关键词: 吉西他滨, 雄激素非依赖性前列腺癌, PC3细胞, PARP抑制剂, 多西他赛

Abstract:

Objective  To explore the effect of PARP inhibitor AG014699 combined with  Gemcitabine or Docetaxel on the proliferation of androgen-independent prostate cancer cell line PC3. Methods  PC3 cells were cultured in vitro and then divided into PARP inhibitor group, Gemcitabine group, Docetaxel group, combination of PARP inhibitor and Gemcitabine group, combination of PARP inhibitor and Docetaxel group. CCK-8 method was used to assess the vitality of PC3 cells after different treatments; flow cytometry was adopted to determine apoptosis and distribution of cell cycle after PC3 cells were treated with PARP inhibitor.
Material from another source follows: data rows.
$ cat src/hdl/register_file.sv
`timescale 1ns/1ns

module register_file #(
  parameter int NUM_REGS = cpu_pkg::NUM_REGS
) (
  input  logic               clk_i,
  input  logic               reset_2_r,
  input  cpu_pkg::reg_addr_t rd_addr_a_i,
  input  cpu_pkg::reg_addr_t rd_addr_b_i,
  input  logic               wr_en_i,
  input  cpu_pkg::reg_addr_t wr_addr_i,
  input  cpu_pkg::word_t     wr_data_i,
  output cpu_pkg::word_t     rd_data_a_o,
  output cpu_pkg::word_t     rd_data_b_o
);

  cpu_pkg::word_t regs_q [NUM_REGS];

  always_ff @(posedge clk_i or posedge reset_2_r) begin
    if (reset_2_r) begin
      for (int i = 0; i < NUM_REGS; i++) begin
        regs_q[i] <= '0;
      end
    end else if (wr_en_i) begin
      regs_q[wr_addr_i] <= wr_data_i;
    end
  end

  // write-through, a same-cycle write is seen by the reader
  assign rd_data_a_o = (wr_en_i && wr_addr_i == rd_addr_a_i) ? wr_data_i
                                                              : regs_q[rd_addr_a_i];
  assign rd_data_b_o = (wr_en_i && wr_addr_i == rd_addr_b_i) ? wr_data_i
                                                              : regs_q[rd_addr_b_i];

endmodule

$ cat src/hdl/execute_unit.sv
`timescale 1ns/1ns

module execute_unit (
  input  logic               clk_i,
  input  logic               reset_2_r,
  input  cpu_pkg::fwd_sel_e  fwd_rn_sel_i,
  input  cpu_pkg::fwd_sel_e  fwd_rm_sel_i,
  id_ex_if.consumer          id_ex,
  output cpu_pkg::word_t     branch_target_o,
  output logic               wb_valid_o,
  output cpu_pkg::reg_addr_t wb_rd_o,
  output cpu_pkg::word_t     wb_data_o
);

  cpu_pkg::word_t op_a;
  cpu_pkg::word_t op_b;
  cpu_pkg::word_t alu_result;

  ////////////////////////////////////////////////////////////////////////////
  // operand forwarding
  ////////////////////////////////////////////////////////////////////////////
  assign op_a = (fwd_rn_sel_i == cpu_pkg::FWD_WB) ? wb_data_o : id_ex.rn_data;
  assign op_b = (fwd_rm_sel_i == cpu_pkg::FWD_WB) ? wb_data_o : id_ex.rm_data;

  ////////////////////////////////////////////////////////////////////////////
  // alu
  ////////////////////////////////////////////////////////////////////////////
  always_comb begin
    case (id_ex.op)
      cpu_pkg::OP_ADD:  alu_result = op_a + op_b;
      cpu_pkg::OP_SUB:  alu_result = op_a - op_b;
      cpu_pkg::OP_AND:  alu_result = op_a & op_b;
      cpu_pkg::OP_OR:   alu_result = op_a | op_b;
      cpu_pkg::OP_XOR:  alu_result = op_a ^ op_b;
      cpu_pkg::OP_MOVI: alu_result = id_ex.imm;
      cpu_pkg::OP_ADDI: alu_result = op_a + id_ex.imm;  // op_a holds rd here
      default:          alu_result = '0;
    endcase
  end

  // pc relative, imm already sign-extended in decode
  assign branch_target_o = id_ex.pc + id_ex.imm;

  // write-back register
  always_ff @(posedge clk_i or posedge reset_2_r) begin
    if (reset_2_r) begin
      wb_valid_o <= 1'b0;
    end else begin
      wb_valid_o <= id_ex.valid & id_ex.writes_rd;
    end
  end

  always_ff @(posedge clk_i) begin
    wb_rd_o   <= id_ex.rd;
    wb_data_o <= alu_result;
  end

endmodule

$ cat src/hdl/hazard_ctrl.sv
`timescale 1ns/1ns

module hazard_ctrl (
  id_ex_if.monitor           id_ex,
  input  logic               wb_valid_i,
  input  cpu_pkg::reg_addr_t wb_rd_i,
  output logic               flush_o,
  output cpu_pkg::fwd_sel_e  fwd_rn_sel_o,
  output cpu_pkg::fwd_sel_e  fwd_rm_sel_o
);

  logic rn_hit;
  logic rm_hit;

  // older result still in write-back, not yet visible in the operand latched
  assign rn_hit = wb_valid_i && id_ex.use_rn && (wb_rd_i == id_ex.rn);
  assign rm_hit = wb_valid_i && id_ex.use_rm && (wb_rd_i == id_ex.rm);

  assign fwd_rn_sel_o = rn_hit ? cpu_pkg::FWD_WB : cpu_pkg::FWD_REG;
  assign fwd_rm_sel_o = rm_hit ? cpu_pkg::FWD_WB : cpu_pkg::FWD_REG;

  // branch resolves in execute, kills fetch and decode
  assign flush_o = id_ex.valid & id_ex.is_branch;

endmodule

$ cat src/hdl/cpu_core.sv
`timescale 1ns/1ns

module cpu_core #(
  parameter int NUM_REGS = cpu_pkg::NUM_REGS
) (
  input  logic               clk_i,
  input  logic               reset_2_r,
  input  cpu_pkg::instr_t    instr_i,
  output cpu_pkg::word_t     pc_o,
  output logic               wb_valid_o,
  output cpu_pkg::reg_addr_t wb_rd_o,
  output cpu_pkg::word_t     wb_data_o
);

  cpu_pkg::instr_t    fetch_instr;
  cpu_pkg::word_t     fetch_pc;
  logic               fetch_valid;
  logic               wb_valid;
  cpu_pkg::reg_addr_t wb_rd;
  cpu_pkg::word_t     wb_data;
  logic               flush;
  cpu_pkg::fwd_sel_e  fwd_rn_sel;
  cpu_pkg::fwd_sel_e  fwd_rm_sel;
  cpu_pkg::word_t     branch_target;
  cpu_pkg::reg_addr_t rd_addr_a;
  cpu_pkg::reg_addr_t rd_addr_b;
  cpu_pkg::word_t     rd_data_a;
  cpu_pkg::word_t     rd_data_b;

  id_ex_if id_ex ();

  fetch_unit fetch_unit_i (
    .clk_i           (clk_i),
    .reset_2_r       (reset_2_r),
    .instr_i         (instr_i),
    .flush_i         (flush),
    .branch_target_i (branch_target),
    .pc_o            (pc_o),
    .fetch_instr_o   (fetch_instr),
    .fetch_pc_o      (fetch_pc),
    .fetch_valid_o   (fetch_valid)
  );

  decode_unit decode_unit_i (
    .clk_i         (clk_i),
    .reset_2_r     (reset_2_r),
    .fetch_instr_i (fetch_instr),
    .fetch_pc_i    (fetch_pc),
    .fetch_valid_i (fetch_valid),
    .flush_i       (flush),
    .rd_addr_a_o   (rd_addr_a),
    .rd_addr_b_o   (rd_addr_b),
    .rd_data_a_i   (rd_data_a),
    .rd_data_b_i   (rd_data_b),
    .id_ex         (id_ex.producer)
  );

  register_file #(
    .NUM_REGS (NUM_REGS)
  ) register_file_i (
    .clk_i       (clk_i),
    .reset_2_r   (reset_2_r),
    .rd_addr_a_i (rd_addr_a),
    .rd_addr_b_i (rd_addr_b),
    .wr_en_i     (wb_valid),
    .wr_addr_i   (wb_rd),
    .wr_data_i   (wb_data),
    .rd_data_a_o (rd_data_a),
    .rd_data_b_o (rd_data_b)
  );

  execute_unit execute_unit_i (
    .clk_i           (clk_i),
    .reset_2_r       (reset_2_r),
    .fwd_rn_sel_i    (fwd_rn_sel),
    .fwd_rm_sel_i    (fwd_rm_sel),
    .id_ex           (id_ex.consumer),
    .branch_target_o (branch_target),
    .wb_valid_o      (wb_valid),
    .wb_rd_o         (wb_rd),
    .wb_data_o       (wb_data)
  );

  hazard_ctrl hazard_ctrl_i (
    .id_ex        (id_ex.monitor),
    .wb_valid_i   (wb_valid),
    .wb_rd_i      (wb_rd),
    .flush_o      (flush),
    .fwd_rn_sel_o (fwd_rn_sel),
    .fwd_rm_sel_o (fwd_rm_sel)
  );

  // retire port
  assign wb_valid_o = wb_valid;
  assign wb_rd_o    = wb_rd;
  assign wb_data_o  = wb_data;

endmodule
Results  PARP inhibitor AG014699 showed significant anti-proliferative effects on PC3 cells in a dose-and-time dependent pattern (P<0.05); Gemcitabine or Docetaxel inhibited the growth of PC3 cells in a dose dependent manner (P<0.05); compared with Gemcitabine or Docetaxel used alone, combination of PARP inhibitor and Gemcitabine or Docetaxel could significantly inhibit the growth of PC3 cells (P<0.05). Conclusion  PARP inhibitor AG014699 combined with Gemcitabine or Docetaxel has a synergistic antitumor effect on androgen-independent prostate cancer cell line PC3, which may become a promising therapy for androgen-independent prostate cancer.  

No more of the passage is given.